Online supplemental material is available for this article.

See also the editorial by Sinha and Oates in this issue.

Summary

Four-dimensional CT (noncontrast, contrast agent–enhanced, arterial, and delayed phases) provides superior preoperative localization in patients with primary hyperparathyroidism compared with sestamibi SPECT/CT in a direct head-to-head comparison. The combination of four-dimensional CT and sestamibi does not improve diagnostic performance compared with four-dimensional CT alone.

Key Points

• ■ Combined four-dimensional CT with sestamibi SPECT/CT and four-dimensional CT alone had similar diagnostic performance (area under the receiver operating characteristic curve [AUC], 0.88 and 0.87, respectively; P = .82).

• ■ Four-dimensional CT had higher diagnostic performance than sestamibi SPECT/CT (AUC, 0.88 vs 0.78, respectively; P < .001).

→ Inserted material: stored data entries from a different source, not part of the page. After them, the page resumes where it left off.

==> config.mk <==
export PLATFORM = sky130hd
export DESIGN_NAME = tensor_core_scheduler
export DESIGN_NICKNAME = d
export VERILOG_FILES = /design/src/rtl/tensor_core_scheduler.sv
export SDC_FILE = /design/constraint.sdc
export NUM_CORES = 1
export LEC_CHECK = 0
export CORE_MARGIN = 2
export CORE_UTILIZATION = 54
export CTS_BUF_LIST = sky130_fd_sc_hd__clkbuf_8
export CTS_CLUSTER_SIZE = 14
export DETAILED_ROUTE_END_ITERATION = 8
export GPL_ROUTABILITY_DRIVEN = 0
export PLACE_DENSITY = 0.82
export SLEW_MARGIN = 20
export SYNTH_ARGS = -nofsm -noshare
export SYNTH_HDL_FRONTEND = slang
export SYNTH_SLANG_ARGS = --single-unit
export TNS_END_PERCENT = 10
==> constraint.sdc <==
create_clock -name clk -period 3.1 [get_ports clk]
set_input_delay 0.62 -clock clk [delete_from_list [all_inputs] [get_ports clk]]
set_output_delay 0.62 -clock clk [all_outputs]
set_load 0.05 [all_outputs]
==> src/rtl/tensor_core_scheduler.sv <==
// rtl/tensor_core_scheduler.sv - single-job TensorCore tile sequencer with per-phase watchdog
//
// Ports:
//   clk, rstn                  clock, synchronous reset (rstn=1 resets)
//   job_valid/job_id/job_ready job intake handshake
//   mem_req/mem_sel/mem_beat   operand beat request (sel 0=A, 1=B, 2=C), mem_ack completes a beat
//   tc_start, tc_fetch_done    one-cycle control pulses to the TensorCore
//   tc_idle/fetch/compute/write_back  TensorCore status inputs
//   res_valid/res_beat/res_id  result write-back beat capture
//   done, busy                 job-complete pulse, scheduler-active flag
//   err/err_code/clr_err       sticky error (1=timeout, 2=short write-back, 3=unexpected idle)
module tensor_core_scheduler #(
  parameter int A_BEATS = 2,
  parameter int B_BEATS = 4,
  parameter int C_BEATS = 8,
  parameter int BEAT_W  = 3,
  parameter int ID_W    = 8,
  parameter int TIMEOUT = 1024
) (
  input  logic              clk,
  input  logic              rstn,
  input  logic              job_valid,
  input  logic [ID_W-1:0]   job_id,
  output logic              job_ready,
  output logic              mem_req,
  output logic [1:0]        mem_sel,
  output logic [BEAT_W-1:0] mem_beat,
  input  logic              mem_ack,
  output logic              tc_start,
  output logic              tc_fetch_done,
  input  logic              tc_idle,
  input  logic              tc_fetch,
  input  logic              tc_compute,
  input  logic              tc_write_back,
  output logic              res_valid,
  output logic [BEAT_W-1:0] res_beat,
  output logic [ID_W-1:0]   res_id,
  output logic              done,
  output logic              busy,
  output logic              err,
  output logic [1:0]        err_code,
  input  logic              clr_err
);

  typedef enum logic [3:0] {
    S_IDLE, S_START, S_WAIT_FETCH, S_FETCH, S_FDONE,
    S_WAIT_WB, S_WB, S_WAIT_IDLE, S_ERROR
  } state_t;

  localparam logic [15:0]       WD_LAST = 16'(TIMEOUT - 1);
  localparam logic [BEAT_W-1:0] A_LAST  = BEAT_W'(A_BEATS - 1);
  localparam logic [BEAT_W-1:0] B_LAST  = BEAT_W'(B_BEATS - 1);
  localparam logic [BEAT_W-1:0] C_LAST  = BEAT_W'(C_BEATS - 1);

  state_t            state_q;
  logic [1:0]        sel_q;
  logic [BEAT_W-1:0] beat_q;
  logic [15:0]       wd_q;
  logic [ID_W-1:0]   res_id_q;
  logic [1:0]        err_code_q;
  logic              job_ready_q;
  logic              mem_req_q;
  logic              tc_start_q;
  logic              fetch_done_q;
  logic              res_valid_q;
  logic              done_q;
  logic              busy_q;
  logic              err_q;

  logic              fault_d;
  logic [1:0]        fault_code_d;

  // Compute phase progress is observed only; no decision depends on it.
  logic unused_compute;
  assign unused_compute = tc_compute;

  // Fault detection; timeout outranks unexpected idle, which outranks a short write-back.
  always_comb begin
    fault_d      = 1'b0;
    fault_code_d = 2'd0;
    if (state_q != S_IDLE && state_q != S_ERROR && wd_q == WD_LAST) begin
      fault_d      = 1'b1;
      fault_code_d = 2'd1;
    end else if (tc_idle && (state_q inside {S_WAIT_FETCH, S_FETCH, S_FDONE, S_WAIT_WB})) begin
      fault_d      = 1'b1;
      fault_code_d = 2'd3;
    end else if (state_q == S_WB && !tc_write_back && beat_q != C_LAST) begin
      fault_d      = 1'b1;
      fault_code_d = 2'd2;
    end
  end

  always_ff @(posedge clk) begin
    if (rstn) begin
      state_q      <= S_IDLE;
      sel_q        <= 2'd0;
      beat_q       <= '0;
      wd_q         <= 16'd0;
      res_id_q     <= '0;
      err_code_q   <= 2'd0;
      job_ready_q  <= 1'b1;
      mem_req_q    <= 1'b0;
      tc_start_q   <= 1'b0;
      fetch_done_q <= 1'b0;
      res_valid_q  <= 1'b0;
      done_q       <= 1'b0;
      busy_q       <= 1'b0;
      err_q        <= 1'b0;
    end else begin
      tc_start_q   <= 1'b0;
      fetch_done_q <= 1'b0;
      done_q       <= 1'b0;
      // Watchdog runs only while a job is in flight; each delivered beat restarts it.
      if (mem_ack || state_q == S_IDLE || state_q == S_ERROR) wd_q <= 16'd0;
      else                                                     wd_q <= wd_q + 16'd1;

      if (fault_d) begin
        state_q     <= S_ERROR;
        wd_q        <= 16'd0;
        err_q       <= 1'b1;
        err_code_q  <= fault_code_d;
        mem_req_q   <= 1'b0;
        res_valid_q <= 1'b0;
        job_ready_q <= 1'b0;
      end else begin
        case (state_q)
          S_IDLE: begin
            if (job_valid && job_ready_q) begin
              state_q     <= S_START;
              res_id_q    <= job_id;
              tc_start_q  <= 1'b1;
              busy_q      <= 1'b1;
              job_ready_q <= 1'b0;
            end else begin
              job_ready_q <= tc_idle;
            end
          end
          S_START: begin
            state_q <= S_WAIT_FETCH;
            wd_q    <= 16'd0;
          end
          S_WAIT_FETCH: begin
            if (tc_fetch) begin
              state_q   <= S_FETCH;
              wd_q      <= 16'd0;
              sel_q     <= 2'd0;
              beat_q    <= '0;
              mem_req_q <= 1'b1;
            end
          end
          S_FETCH: begin
            // sel/beat only move on an ack, so the request stays stable across stalls.
            if (mem_ack) begin
              if (sel_q == 2'd0 && beat_q == A_LAST) begin
                sel_q  <= 2'd1;
                beat_q <= '0;
              end else if (sel_q == 2'd1 && beat_q == B_LAST) begin
                sel_q  <= 2'd2;
                beat_q <= '0;
              end else if (sel_q == 2'd2 && beat_q == C_LAST) begin
                state_q      <= S_FDONE;
                wd_q         <= 16'd0;
                mem_req_q    <= 1'b0;
                fetch_done_q <= 1'b1;
                sel_q        <= 2'd0;
                beat_q       <= '0;
              end else begin
                beat_q <= beat_q + 1'b1;
              end
            end
          end
          S_FDONE: begin
            state_q <= S_WAIT_WB;
            wd_q    <= 16'd0;
          end
          S_WAIT_WB: begin
            // The first write-back beat is the cycle tc_write_back rises; it shows up as beat 0.
            if (tc_write_back) begin
              state_q     <= S_WB;
              wd_q        <= 16'd0;
              beat_q      <= '0;
              res_valid_q <= 1'b1;
            end
          end
          S_WB: begin
            if (beat_q == C_LAST) begin
              state_q     <= S_WAIT_IDLE;
              wd_q        <= 16'd0;
              beat_q      <= '0;
              res_valid_q <= 1'b0;
            end else begin
              beat_q <= beat_q + 1'b1;
            end
          end
          S_WAIT_IDLE: begin
            // job_ready stays low during the done cycle so the next accept lands one cycle later.
            if (tc_idle) begin
              state_q     <= S_IDLE;
              wd_q        <= 16'd0;
              done_q      <= 1'b1;
              busy_q      <= 1'b0;
              job_ready_q <= 1'b0;
            end
          end
          S_ERROR: begin
            if (clr_err) begin
              state_q     <= S_IDLE;
              err_q       <= 1'b0;
              err_code_q  <= 2'd0;
              busy_q      <= 1'b0;
              job_ready_q <= tc_idle;
            end
          end
          default: state_q <= S_IDLE;
        endcase
      end
    end
  end

  assign job_ready     = job_ready_q;
  assign mem_req       = mem_req_q;
  assign mem_sel       = mem_req_q ? sel_q : 2'd0;
  assign mem_beat      = mem_req_q ? beat_q : '0;
  assign tc_start      = tc_start_q;
  assign tc_fetch_done = fetch_done_q;
  assign res_valid     = res_valid_q;
  assign res_beat      = res_valid_q ? beat_q : '0;
  assign res_id        = res_id_q;
  assign done          = done_q;
  assign busy          = busy_q;
  assign err           = err_q;
  assign err_code      = err_code_q;

endmodule

==> metrics.txt, run 1 <==
fmax=411 MHz; Num CTS Buffers=5; via/cell ratio=5.57; RSZ-0062 raised after global routing=false; final HPWL from detailed placement=3450 um; full die area=4750 um2; layout cells sized above 1=0.105; Slew Limit Fails=0; Setup crit end kind=flop; post-CTS setup repair buffer count=0; worst reg2reg setup slack=670 ps; status=finished, final reports clean; first-pass GRT wire length=7550 um; CTS sink cnt=43; Routed Antenna Nets=0; Max Root-Sink Buffers=2; Fill cells=332; Yosys cell types=52; Final Cell Area=2820 um2; vias in the first global route=1671; post-synthesis sequential area ratio=0.378; most frequent cells in the layout=dfxtp_1, clkdlybuf4s50_1, nand2_1; detailed-route wire length=4840 um; wire per inst=13.7 um; Worst R2R Path Depth=7; Slew @ Worst Pin=621 ps; syn_nets=284; row count=23; H-tree depth=2; # nets final=325; r2r startpoint=beat_q[0]$_SDFFE_PP0P_; final setup fails=0; Layout Skew=10.7 ps; DRT iter0 DRCs=200; CP arrival=2660 ps; Synth Instances=262; GR Overflow Total=0; EDFF count, synth=0; Pleak=0.979 nW; CTS tree=built; Synth top area share=0.378; critical path class=flop to flop; final hold vios=0; largest net degree at the start of global routing=21; fin cells=354; Placed Area=2700 um2; Max IR drop VDD=0.000331 V; vias post-DR=1972; worst hold path cell count=2; synthesis-stage register bit count=43; clock root buffer master=clkbuf_8; P per Cell Area=671 nW/um2; syn avg cell area=8.69 um2; Initial Util=0.565; Worst EP required=3330 ps; fin crit period=2430 ps; die height=68.9 um; drc violations=0; CP Max Fanout=16; port buffer count=41; initial antenna violation count=0; area grow syn2layout=23.9%; Yosys warnings=0; DIE WIDTH=68.9 um; setup TNS=0 ps; Max-slew headroom=0.586; max-capacitance violation count=0; Ports=43; # diodes=0; placed cells=346; Core Area=4030 um2; fin crit share=0.784; Synth area leaders=dfxtp_1, nand2_1, a21oi_1; cts repair resizes=0; cts hold-fix bufs=0; commonest non-fill, non-tap cell in the layout=dfxtp_1; fraction of registers with async set/reset=0; DR pass1 iterations=5; HP Class=flop to flop; Main synth FF type=dfxtp_1; fin util=0.700; mapped cell area=2280 um2; HP Start=res_id[4]$_SDFFE_PP0P_; Clock Pin Slew Worst Setup and Hold Paths=90 ps; post-synth top area cell=dfxtp_1; worst min-delay path endpoint=res_id[4]$_SDFFE_PP0P_; clk_lat worst skew=300 ps; startpoint class of the critical path=flop; Reg2Reg Capture Point=wd_q[6]$_SDFF_PP0_; Overall Global Routing Usage=0.213
-- where the power goes --
group / switching, mW / total, mW / internal, mW
clock network: 0.203 / 0.448 / 0.244
registers: 0.0760 / 0.694 / 0.618
logic: 0.471 / 0.752 / 0.280
total: 0.751 / 1.89 / 1.14
-- final cells by class --
type                       instances  area, um2  area share
clock buffer                       5       68.8      0.0244
clock inverter                     3       47.5      0.0169
inverter                           7       26.3     0.00932
multi-input combinational        200       1310       0.463
sequential                        43        861       0.305
tap                               50       62.6      0.0222
timing repair buffer              46        448       0.159
-- synth_stat cells, types with 6 or more instances --
library cell,instances
inv_1,7
dfxtp_1,43
nor2_4,8
a21oi_1,20
xnor2_1,6
nor2b_1,6
nand3_1,11
and2_1,8
o21ai_0,7
nand2_1,32
nor2_1,23
xor2_1,9
-- worst max-delay path by stage --
stage | startpoint | end | slack [ps]
final | beat_q[0]$_SDFFE_PP0P_ | wd_q[6]$_SDFF_PP0_ | 670
after global routing | beat_q[0]$_SDFFE_PP0P_ | wd_q[3]$_SDFF_PP0_ | 520
after CTS | beat_q[0]$_SDFFE_PP0P_ | wd_q[6]$_SDFF_PP0_ | 670
after detailed placement | tc_idle | wd_q[6]$_SDFF_PP0_ | 420
after global placement | tc_idle | wd_q[3]$_SDFF_PP0_ | 440
after floorplan | beat_q[0]$_SDFFE_PP0P_ | wd_q[10]$_SDFF_PP0_ | 960
-- metrics by stage --
stage / total power [mW] / hold slack, ps / setup slack, ps
2_1_floorplan: 1.27 / 439 / 959
4_1_cts: 1.90 / 459 / 672
3_5_place_dp: 1.45 / 446 / 420
6_report: 1.89 / 458 / 669
5_1_grt: 1.99 / 483 / 519
3_3_place_gp: 1.44 / 442 / 436
-- metal layers --
layer / wire (um) / part of all wire / vias to the layer above / GRT usage
li1: - / - / 996 / -
met1: 2150 / 0.44 / 909 / 0.265
met2: 2390 / 0.49 / 59 / 0.357
met3: 222 / 0.046 / 8 / 0.0536
met4: 80 / 0.017 / 0 / 0.0760
met5: 0 / 0 / - / 0
-- state kept, by name (all words and copies together), names as in the netlist --
register       cells
beat_q             3
busy               1
done               1
err                1
err_code           2
job_ready          1
mem_req            1
res_id             8
res_valid          1
sel_q              2
state_q            4
tc_fetch_done      1
tc_start           1
wd_q              16
-- critical path: stages (launching register included) --
cell and delay, ps:
dfxtp_1 420, ha_1 230, ha_1 300, nor2_1 140, a22oi_4 240, o211ai_4 160, or4_4 690, nor2_1 160
-- cell families after synthesis --
| logic type | share of synthesized area |
|---|---|
| AO/OA/AOI/OAI | 0.150 |
| XOR/XNOR | 0.0577 |
| adder cells (fa/ha/maj) | 0.0275 |
| buffers and inverters | 0.0478 |
| flip-flops | 0.378 |
| multiplexers | 0.0176 |
| AND/OR/NAND/NOR | 0.321 |
Note: power is estimated with default switching activity, not from simulation.
==> run 2, diff against run 1 <==
clock period = 2.5 ns   (was 3.1 ns; I/O delays follow)
==> run 2 against run 1 <==
Clock skew rose by 3.6 ps. Combinational power grew 22%. Global-route usage grew 0.63 points. Total power is 18% higher. Via count rose by 1.4%. Utilization fell by 0.062 points. Critical path type unchanged. Critical endpoint unchanged. Largest cell class unchanged. Highest routed layer unchanged.
==> metrics.txt, run 2 (synthesis results as in run 1) <==
Placed Area=2730 um2 (+0.83%); Comb power frac=0.410 (+0.013); fin util=0.699 (about the same); H-tree depth=2 (unchanged); Slowest cell on crit path=or4_4; full die area=4750 um2 (unchanged); fin crit share=0.898 (+0.114); DRT iter0 DRCs=171 (-14%); Slew Limit Fails=0 (unchanged); # diodes=0 (unchanged); Reg2Reg Capture Point=wd_q[6]$_SDFF_PP0_; area grow syn2layout=23.8% (about the same); worst reg2reg setup slack=250 ps (-410 ps); status=finished, final reports clean; worst min-delay path endpoint=res_id[5]$_SDFFE_PP0P_; GR Overflow Total=0 (unchanged); Routed Antenna Nets=0 (unchanged); hold slack=457 ps (-1.12 ps); vias post-DR=1999 (+1.4%); HP Start=res_id[5]$_SDFFE_PP0P_; setup TNS=0 ps (unchanged); Pleak=0.972 nW (-0.66%); # nets final=328 (+0.92%); Most common cell on crit path=nor2_1; Layout Skew=14.3 ps (+3.59 ps); layout cells sized above 1=0.117 (+0.0120); Biggest register=wd_q; Flop pwr share=0.392 (+0.026); RSZ-0062 raised after global routing=false; Max-slew headroom=0.580 (-0.00584); placed cells=349 (+0.87%); Clock Pin Slew Worst Setup and Hold Paths=90 ps (about the same); DIE WIDTH=68.9 um (unchanged); HP Class=flop to flop; fin cells=357 (+0.85%); max reg flops=16 (unchanged); P per Cell Area=794 nW/um2 (+18%); CTS sink cnt=43 (unchanged); delay-heaviest family, CP=simple AND/OR/NAND/NOR gates; Overall Global Routing Usage=0.220 (+0.00627); clock power share=0.199 (-0.038); P_int=1.31 mW (+15%); Initial Util=0.565 (unchanged); detailed-route wire length=4850 um (+0.17%); Setup crit end kind=flop; startpoint class of the critical path=flop; Num CTS Buffers=5 (unchanged); Max Root-Sink Buffers=2 (unchanged); max-capacitance violation count=0 (unchanged); most frequent cells in the layout=dfxtp_1, clkdlybuf4s50_1, nand2_1; clk_lat worst skew=310 ps (about the same); port buffer count=41 (unchanged); initial antenna violation count=0 (unchanged); Core Area=4030 um2 (unchanged); final hold vios=0 (unchanged); final HPWL from detailed placement=3600 um (+4.4%); clock root buffer master=clkbuf_8; worst hold path cell count=2 (unchanged); commonest non-fill, non-tap cell in the layout=dfxtp_1; Worst EP required=2730 ps (-600 ps); Buf/Inv on CP=0 (unchanged); row count=23 (unchanged); Fill cells=316 (-4.8%); CTS tree=built; r2r startpoint=beat_q[0]$_SDFFE_PP0P_; cts hold-fix bufs=0 (unchanged); Ports=43 (unchanged); sw power=0.928 mW (+24%); Sw Share=0.414 (+0.0179); largest net degree at the start of global routing=21 (unchanged); Max IR drop VDD=0.000488 V (+47%); CP Max Fanout=16 (unchanged); Worst R2R Path Depth=7 (unchanged); fin crit period=2250 ps (-185 ps); drc violations=0 (unchanged); Cell Chain, Critical Path=ha_1 > ha_2 > nor2_1 > a22oi_4 > o211ai_4 > or4_4 > nor2_1; Final Cell Area=2820 um2 (about the same); Worst path max stage delay=670 ps (-20 ps); via/cell ratio=5.60 (+0.52%); fmax=445 MHz (+8.2%); vias in the first global route=1734 (+3.8%); die height=68.9 um (unchanged); DR pass1 iterations=4 (-1); final setup fails=0 (unchanged); first-pass GRT wire length=7740 um (+2.6%); wire per inst=13.6 um (-0.68%); critical path class=flop to flop; CP arrival=2480 ps (-180 ps); Slew @ Worst Pin=624 ps (+3.01 ps)
[run 2: cell types whose count changed in the layout (fill, tap and decap cells not counted), sizes merged]
cell,before,now
buf,5,8
bufinv,1,0
clkinvlp,0,2
inv,8,7
[run 2: final cells by class]
class	count	area (um2)	share of cell area
multi-input combinational	200	1310	0.464
tap	50	62.6	0.0222
inverter	7	26.3	0.00933
clock buffer	5	68.8	0.0244
timing repair buffer	49	470	0.167
clock inverter	3	20.0	0.00710
sequential	43	861	0.306
[run 2: repair_timing]
action | CTS | global route
setup buffers | 0 | 0
hold endpoints to repair | 0 | 0
setup endpoints to repair | 0 | 4
gates resized for setup | 0 | 1
[run 2: how the worst max path moves through the flow]
stage,start,to,slack (ps),cells past startpoint
after floorplan,beat_q[0]$_SDFFE_PP0P_,wd_q[10]$_SDFF_PP0_,360,9
after global placement,tc_write_back,wd_q[5]$_SDFF_PP0_,120,6
after detailed placement,tc_write_back,wd_q[4]$_SDFF_PP0_,80,6
after CTS,beat_q[0]$_SDFFE_PP0P_,wd_q[7]$_SDFF_PP0_,150,7
after global routing,beat_q[0]$_SDFFE_PP0P_,wd_q[5]$_SDFF_PP0_,80,7
final,beat_q[0]$_SDFFE_PP0P_,wd_q[6]$_SDFF_PP0_,250,7
[run 2: per-layer routing]
layer / track usage / vias to the layer above / part of all wire
met5: 0 / - / 0
met4: 0.0980 / 0 / 0.023
met3: 0.0552 / 10 / 0.053
met2: 0.374 / 62 / 0.49
met1: 0.260 / 931 / 0.43
li1: - / 996 / -
[run 2: tightest hold or removal path: stages, from the launching register on]
cell	delay, ps
dfxtp_1	320
nand2_1	50
a21oi_1	50
[run 2: power groups by stage]
stage | logic [mW] | clock network [mW] | registers [mW]
after floorplan | 0.541 | 0 | 1.03
after global placement | 0.904 | 0 | 0.889
after detailed placement | 0.915 | 0 | 0.891
after CTS | 0.920 | 0.459 | 0.876
after global routing | 1.00 | 0.484 | 0.893
final | 0.917 | 0.444 | 0.877
[run 2: per-stage QoR]
| step | power (mW) | worst slack [ps] |
|---|---|---|
| floorplan | 1.57 | 359 |
| global placement | 1.79 | 119 |
| detailed placement | 1.81 | 82.8 |
| CTS | 2.26 | 153 |
| global route | 2.38 | 82.3 |
| finish | 2.24 | 255 |
==> edit 1, RTL diff (settings of run 1) <==
`ID_W`: 8 -> 10.
--- a/src/rtl/tensor_core_scheduler.sv
+++ b/src/rtl/tensor_core_scheduler.sv
@@ -14,7 +14,7 @@
   parameter int B_BEATS = 4,
   parameter int C_BEATS = 8,
   parameter int BEAT_W  = 3,
-  parameter int ID_W    = 8,
+  parameter int ID_W    = 10,
   parameter int TIMEOUT = 1024
 ) (
   input  logic              clk,
Interface: changed (resized job_id and res_id); port bits go from 43 to 47. The function was not compared with the original's and may differ.
==> edit 1 against run 1 <==
- synthesized area grew 1.6%
- cell area grew 2.9%
- sequential cell count grew 2
- total power grew 1.1%
- worst setup slack gained 85 ps
- cell count grew 5.1%
- hold slack lost 1.6 ps
- clock skew is essentially flat
- routed wire length grew 3.9%
- critical path type unchanged
- highest routed layer unchanged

• ■ Four-dimensional CT had higher sensitivity than sestamibi SPECT/CT in all patients (79% vs 58%, respectively; P < .001) and in patients with single-gland disease (92% vs 75%, respectively; P < .001) and multigland disease (58% vs 31%, respectively; P < .001).

Introduction

Over the past 2 decades, minimally invasive parathyroidectomy has been widely adopted because of improved preoperative imaging and routine use of intraoperative parathyroid hormone monitoring (1). The rationale for this surgical approach is that most patients with primary hyperparathyroidism have a single, benign parathyroid adenoma (up to 88%) (2). Compared with bilateral neck exploration, minimally invasive parathyroidectomy is associated with lower complication rates, shorter operation times, reduced costs, and improved cosmetic results while it maintains similar cure rates (3). Accurate preoperative localization of a single parathyroid adenoma is critically important to the success of minimally invasive parathyroidectomy because it directs the surgeon to the adenoma, without which minimally invasive parathyroidectomy becomes a problematic surgical approach (4,5). Conversely, negative or equivocal preoperative imaging directs the surgeon to the less focused bilateral neck exploration.

With a variety of imaging-based localization modalities available and different acquisition protocols within a given modality, to our knowledge there is no current consensus regarding the optimal localization procedure and imaging protocol (6). The choice often depends on regional imaging capabilities, radiologist expertise, and surgeon preference. Many institutions use the traditional methods of technetium 99m (^{99 m}Tc) sestamibi (hereafter, referred to as sestamibi) scintigraphy, US, or a combination of both for preoperative localization (4,7). First reported by Rodgers et al (1) in 2006, parathyroid four-dimensional (4D) CT has emerged as a promising method for preoperative localization and consists of multiphase CT acquired at noncontrast, contrast agent–enhanced, arterial, and delayed phases. 4D CT has been shown to be useful in a variety of clinical scenarios including in patients with and without previous neck surgery, mild hyperparathyroidism, multigland disease, and in patients with sestamibi and US examinations that are negative for adenoma (4,7–9). Studies that compared 4D CT with sestamibi and US have generally demonstrated that 4D CT is superior (1,8–12). This experience led some to suggest that 4D CT should be used as a first-line imaging modality (9,10). However, rigorous comparison of 4D CT and sestamibi has been limited by small numbers of study participants, exclusion of patients with multigland disease, and variability in the imaging protocols.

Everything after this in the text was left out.